Like spirits passing between worlds, billions of invisible beings rise to meet the starlight, then descend into darkness at sunrise. Microscopic plankton’s daily journey between the ocean’s depths and surface holds the key to understanding crucial planetary processes, but has remained largely a mystery until now. A new Stanford-developed rotating microscope, outlined in a study published Aug. 17 in Nature Methods, offers for the first time a way to track and measure these enigmatic microorganisms’ behaviors and molecular processes as they undertake on their daily vertical migrations.

“This is a completely new way of studying life in the ocean,” said study first author Deepak Krishnamurthy, a mechanical engineering PhD student at Stanford.

The innovation could provide a new window into the secret life of ocean organisms and ecosystems, said study senior author Manu Prakash, associate professor of bioengineering at Stanford. “It opens scientific possibilities we had only dreamed of until now.”

Oceanic mysteries

On Earth, half of all the conversion of carbon to organic compounds occurs in the ocean, with plankton doing most of that work. The tiny creatures’ outsized role in this process, known as carbon fixation, and other important planetary cycles has been hard to study in the ocean’s vertically stratified landscape which involves vast depth and time scales.

Conventional approaches to sampling plankton are focused on large populations of the microorganisms and have typically lacked the resolution to measure behaviors and processes of individual plankton over ecological scales. As a result, we know very little about microscale biological and molecular processes in the ocean, such as how plankton sense and regulate their depth or even how they can remain suspended in the water column despite having no appendages that aid in mobility.

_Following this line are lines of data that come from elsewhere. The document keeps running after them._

===== src/rtl/vfa_pkg.sv =====
`default_nettype none
package vfa_pkg;

  localparam int OP_W = 4;
  localparam logic [OP_W-1:0] OP_ADD   = 4'd0;
  localparam logic [OP_W-1:0] OP_SUB   = 4'd1;
  localparam logic [OP_W-1:0] OP_MUL   = 4'd2;
  localparam logic [OP_W-1:0] OP_SCALE = 4'd3;
  localparam logic [OP_W-1:0] OP_DIV   = 4'd4;
  localparam logic [OP_W-1:0] OP_NORM  = 4'd5;
  localparam logic [OP_W-1:0] OP_DOT   = 4'd6;
  localparam logic [OP_W-1:0] OP_CROSS = 4'd7;
  localparam logic [OP_W-1:0] OP_LEN   = 4'd8;
  localparam logic [OP_W-1:0] OP_LENSQ = 4'd9;

  localparam logic [31:0] Q_MAX = 32'h7fff_ffff;
  localparam logic [31:0] Q_MIN = 32'h8000_0000;

  // queue between the front and the back
  localparam int QDEPTH = 4;
  localparam int QPTR_W = $clog2(QDEPTH);

  // one quotient or root bit per pipe step
  localparam int ROOT_W = 32;
  localparam int QUO_W  = 32;

  typedef struct packed {
    logic [OP_W-1:0] op;
    logic            dz;
  } cls_t;

  typedef struct packed {
    cls_t             cls;
    logic [2:0][31:0] a;
    logic [2:0][31:0] b;
    logic [31:0]      f;
  } item_t;

  typedef struct packed {
    logic [2:0][31:0] r;
    logic [31:0]      s;
    logic             dz;
    logic             sat;
  } res_t;

  // carried alongside the root pipe
  typedef struct packed {
    cls_t             cls;
    res_t             byp;
    logic [2:0][31:0] nmag;
    logic [2:0]       neg;
    logic [31:0]      fmag;
  } side_t;

  // carried alongside the divide pipe
  typedef struct packed {
    cls_t        cls;
    res_t        byp;
    logic [31:0] root;
    logic [2:0]  neg;
  } dside_t;

endpackage
`default_nettype wire


===== src/rtl/vfa_front.sv =====
`default_nettype none
module vfa_front (
  input  wire logic                 clk,
  input  wire logic                 rst,
  input  wire logic                 in_valid,
  output logic                      in_ready,
  input  wire logic [223:0]         in_data,
  input  wire logic [3:0]           in_op,
  output logic                      out_valid,
  input  wire logic                 out_ready,
  output vfa_pkg::item_t            out_item
);

  logic           held;
  vfa_pkg::item_t item;
  vfa_pkg::item_t item_next;
  logic           accept;

  assign in_ready  = !held || out_ready;
  assign accept    = in_valid && in_ready;
  assign out_valid = held;
  assign out_item  = item;

  // classify: flag the zero divisor and the zero vector up front
  always_comb begin
    item_next.a[0] = in_data[31:0];
    item_next.a[1] = in_data[63:32];
    item_next.a[2] = in_data[95:64];
    item_next.b[0] = in_data[127:96];
    item_next.b[1] = in_data[159:128];
    item_next.b[2] = in_data[191:160];
    item_next.f    = in_data[223:192];
    item_next.cls.op = in_op;
    item_next.cls.dz =
      ((in_op == vfa_pkg::OP_DIV) && (in_data[223:192] == 32'd0)) ||
      ((in_op == vfa_pkg::OP_NORM) && (in_data[95:0] == 96'd0));
  end

  always_ff @(posedge clk) begin
    if (rst) begin
      held <= 1'b0;
    end else if (accept) begin
      held <= 1'b1;
    end else if (out_ready) begin
      held <= 1'b0;
    end
  end

  always_ff @(posedge clk) begin
    if (accept) begin
      item <= item_next;
    end
  end

endmodule
`default_nettype wire


===== config.mk =====
export PLATFORM = sky130hd
export DESIGN_NAME = vfa_front
export DESIGN_NICKNAME = d
export VERILOG_FILES = /design/src/rtl/vfa_pkg.sv /design/src/rtl/vfa_front.sv
export SDC_FILE = /design/constraint.sdc
export NUM_CORES = 1
export LEC_CHECK = 0
export ABC_AREA = 1
export ABC_CLOCK_PERIOD_IN_PS = 22000
export BUFFER_PORTS_ARGS = -buffer_cell sky130_fd_sc_hd__buf_4
export CORE_AREA = 4 4 177 179
export CTS_CLUSTER_DIAMETER = 50
export DETAILED_ROUTE_END_ITERATION = 7
export DIE_AREA = 0 0 181 183
export PLACE_DENSITY = 0.62
export SLEW_MARGIN = 25
export SYNTH_ARGS = -nofsm -noshare
export SYNTH_HDL_FRONTEND = slang
export SYNTH_SLANG_ARGS = --single-unit

===== constraint.sdc =====
create_clock -name clk -period 22 [get_ports clk]
set_input_delay 4.4 -clock clk [delete_from_list [all_inputs] [get_ports clk]]
set_output_delay 4.4 -clock clk [all_outputs]
set_load 0.05 [all_outputs]

==> results.json <==
{
  "worst_r2r_startpoint": "out_valid",
  "grt_antenna_before_repair": 1,
  "warning_count_from_the_yosys_run": 0,
  "netlist-cell-type-count": 12,
  "grt_use_total": 0.131,
  "netlist_top_cells_area": "sky130_fd_sc_hd__edfxtp_1 92%, sky130_fd_sc_hd__nor2_1 3.1%, sky130_fd_sc_hd__nand2_1 2.0%",
  "wl_um": 23700,
  "ctsResizeCount": 0,
  "utilization": 0.419,
  "clk_pin_slew_ns": 0.06,
  "report.final.slew_viol_count": 0,
  "finish.net_count": 1100,
  "number_of_global_route_vias_before_repair": 5362,
  "layout.cells.most_common": "sky130_fd_sc_hd__buf_4",
  "timing.critical_path.from_type": "primary input",
  "clock_skew_ns": 0.0138,
  "setup_ws_ns": 12.72,
  "power.leakage_nw": 5.21,
  "synth_area_leader_cell": "sky130_fd_sc_hd__edfxtp_1",
  "ctsLongestPathBuffers": 3,
  "grt_max_degree": 85,
  "rows": 63,
  "final_cell_mix": "463 x sky130_fd_sc_hd__buf_4, 229 x sky130_fd_sc_hd__edfxtp_1, 62 x sky130_fd_sc_hd__nor2_1",
  "setup_total_negative_slack_ns": 0,
  "post_synth_instance_area_um2": 7480,
  "worstSetupPathType": "in -> out",
  "cts_hold_repair.buffers": 0,
  "ys_seq_elements": 230,
  "floorplan.die.height_um": 183,
  "area_growth_pct": 65.7,
  "clk_latency_ns": 0.52,
  "min_from": "out_valid",
  "h-tree-depth": 1,
  "synth_seq_area_share": 0.922,
  "min_path_type": "reg -> reg",
  "grt_first_pass_wirelength_um": 33400,
  "slew-limit-headroom": 0.455,
  "cts_tree": "built",
  "worst-endpoint-arrival_ns": 4.88,
  "finalSetupViolCount": 0,
  "vias": 5125,
  "hold_ws_ns": 0.556,
  "diodes": 0,
  "clock_sink_count": 230,
  "dr.first_iter.drc_count": 230,
  "iteration_count_of_the_initial_detailed_routing_pass": 4,
  "grt_setup_unrepaired": "no",
  "cp-end-kind": "output port",
  "cts.repair_timing.setup_buffer_count": 0,
  "io_buffer_count": 462,
  "drc": 0,
  "status": "complete, no violations",
  "dieArea_um2": 33100,
  "ratio_of_total_power_to_cell_area_nw_per_um2": 93.5,
  "pre_cts_ws_ns": 12.72,
  "final_period_minus_worst_setup_slack_ns": 9.28,
  "timing.final.crit_share": 0.422,
  "worst_slew_pin_slew_ns": 0.817,
  "start_util": 0.253,
  "max_cap_viol_count": 0,
  "highest_achievable_clock_rate_mhz": 108,
  "crit_start": "out_ready",
  "core-area_um2": 29600,
  "finalWeightedCongestion": 0.814,
  "synth_fp_nets": 606,
  "detail_route.wl_per_cell_um": 18.5,
  "netlist.area_leader.share": 0.920,
  "layout-drive-gt1-share": 0.574,
  "die_w_um": 181,
  "hold_viol": 0,
  "critPathMaxFanout": 2,
  "tritoncts.num_buffers": 27,
  "postRouteAntennaNets": 0,
  "totalPowerFinal_mw": 1.16,
  "dpl.hpwl_um": 18600,
  "crit_required_ns": 17.60,
  "irDropWorstVdd_mv": 0.0612,
  "pin_count": 463,
  "vias_per_cell": 4.01,
  "grt_overflow": 0,
  "setup.reg_to_reg.worst_slack_ns": 19.62,
  "synthesis.instances": 374,
  "avgSynthCellArea_um2": 20.0,
  "cts_root_buffer": "sky130_fd_sc_hd__clkbuf_16"
}
## logic make-up (layout without fill, tap and decap cells)
group | Yosys count | after routing | share of synthesized area
flip-flops | 230 | 230 | 0.922
AND/OR/NAND/NOR | 118 | 118 | 0.0644
AO/OA/AOI/OAI | 2 | 2 | 0.00134
buffers and inverters | 24 | 537 | 0.0120
## power breakdown
group	total, mW	switching, mW	internal, mW
Combinational	0.180	0.121	0.0582
Sequential	0.520	0.00705	0.513
Clock	0.459	0.175	0.284
## worst paths after layout
kind	to	cells after the start
worst max-delay path	in_ready	4
worst max register to register	out_item[103]	3
worst min register to register	out_valid	2
worst min-delay path	out_valid	2
## layer usage
metal | routed length [um] | GRT usage
met1 | 8540 | 0.149
met2 | 12100 | 0.237
met3 | 2620 | 0.0498
met4 | 399 | 0.0294
met5 | 0 | 0
## synthesized netlist by cell type
library cell	instances
sky130_fd_sc_hd__a21oi_1	2
sky130_fd_sc_hd__and2_1	5
sky130_fd_sc_hd__dfxtp_1	1
sky130_fd_sc_hd__edfxtp_1	229
sky130_fd_sc_hd__inv_1	24
sky130_fd_sc_hd__nand2_1	39
sky130_fd_sc_hd__nand3_1	1
sky130_fd_sc_hd__nand4_1	3
sky130_fd_sc_hd__nor2_1	62
sky130_fd_sc_hd__nor2_2	2
sky130_fd_sc_hd__nor3_1	2
sky130_fd_sc_hd__nor4_1	4
## state kept, by name, summed over array words and instances, names as in the netlist
| name | flops |
|---|---|
| out_valid | 1 |
| out_item | 229 |
## metrics by stage
step	cell area, um^2	std cells
final	12400	1277
after global placement	11500	1229
after detailed placement	11500	1229
after global routing	12400	1277
after CTS	12400	1277
after floorplan	7480	374
## critical path: stages
cell and delay (ns):
sky130_fd_sc_hd__buf_4 0.10, sky130_fd_sc_hd__inv_1 0.10, sky130_fd_sc_hd__nand2_1 0.08, sky130_fd_sc_hd__buf_4 0.20
## area by class of cell
| cell class | count | area (um^2) |
|---|---|---|
| clock buffers | 28 | 679 |
| clock inverters | 20 | 239 |
| fillers | 2697 | 17200 |
| inverters | 24 | 90.1 |
| multi-input cells | 120 | 503 |
| flip-flops and latches | 230 | 6900 |
| well taps | 390 | 488 |
| repair buffers | 465 | 3500 |
Note: power is estimated with default switching activity, not from simulation.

“I could attach a tag to a whale and see where it goes, but as things get smaller and smaller it becomes extremely difficult to know and understand their native behavior,” Prakash said. “How do we get closer to the native behavior of a microscopic object, and give it the freedom that it deserves because the ocean is so large a space and extremely vertically oriented?”

To bridge the gap, Prakash and researchers in his lab developed a vertical tracking microscope based on what they call a “hydrodynamic treadmill.” The idea involves a simple yet elegant insight: a circular geometry provides an infinite water column ring that can be used to simulate ocean depths. Organisms injected into this fluid-filled circular chamber move about freely as the device tracks them and rotates to accommodate their motion. A camera feeds full-resolution color images of the plankton and other microscopic marine critters into a computer for closed-loop feedback control. The device can also recreate depth characteristics in the ocean, such as light intensity, creating what the researchers call a “virtual reality environment” for single cells.

The team has deployed the instrument for field testing at Stanford’s Hopkins Marine Station in Monterey, in Puerto Rico and also on a research vessel off the coast of Hawaii. The innovative microscope has already revealed various microorganisms’ behaviors previously unknown to science. For example, it exposed in minute detail how larvae of marine creatures from the Californian coast, such as the bat star, sea cucumber and Pacific sand dollar employ various methods to move through the sea, ranging from a steady hover to frequent changes in ciliary beat and swimming motion or blinks. This could allow scientists to better understand dispersal properties of these unique organisms in the open ocean. The device has also revealed the vertical swimming behaviors of single-celled organisms such as marine dinoflagellates, which could allow scientists to link these behaviors to ecological phenomena such as algal blooms.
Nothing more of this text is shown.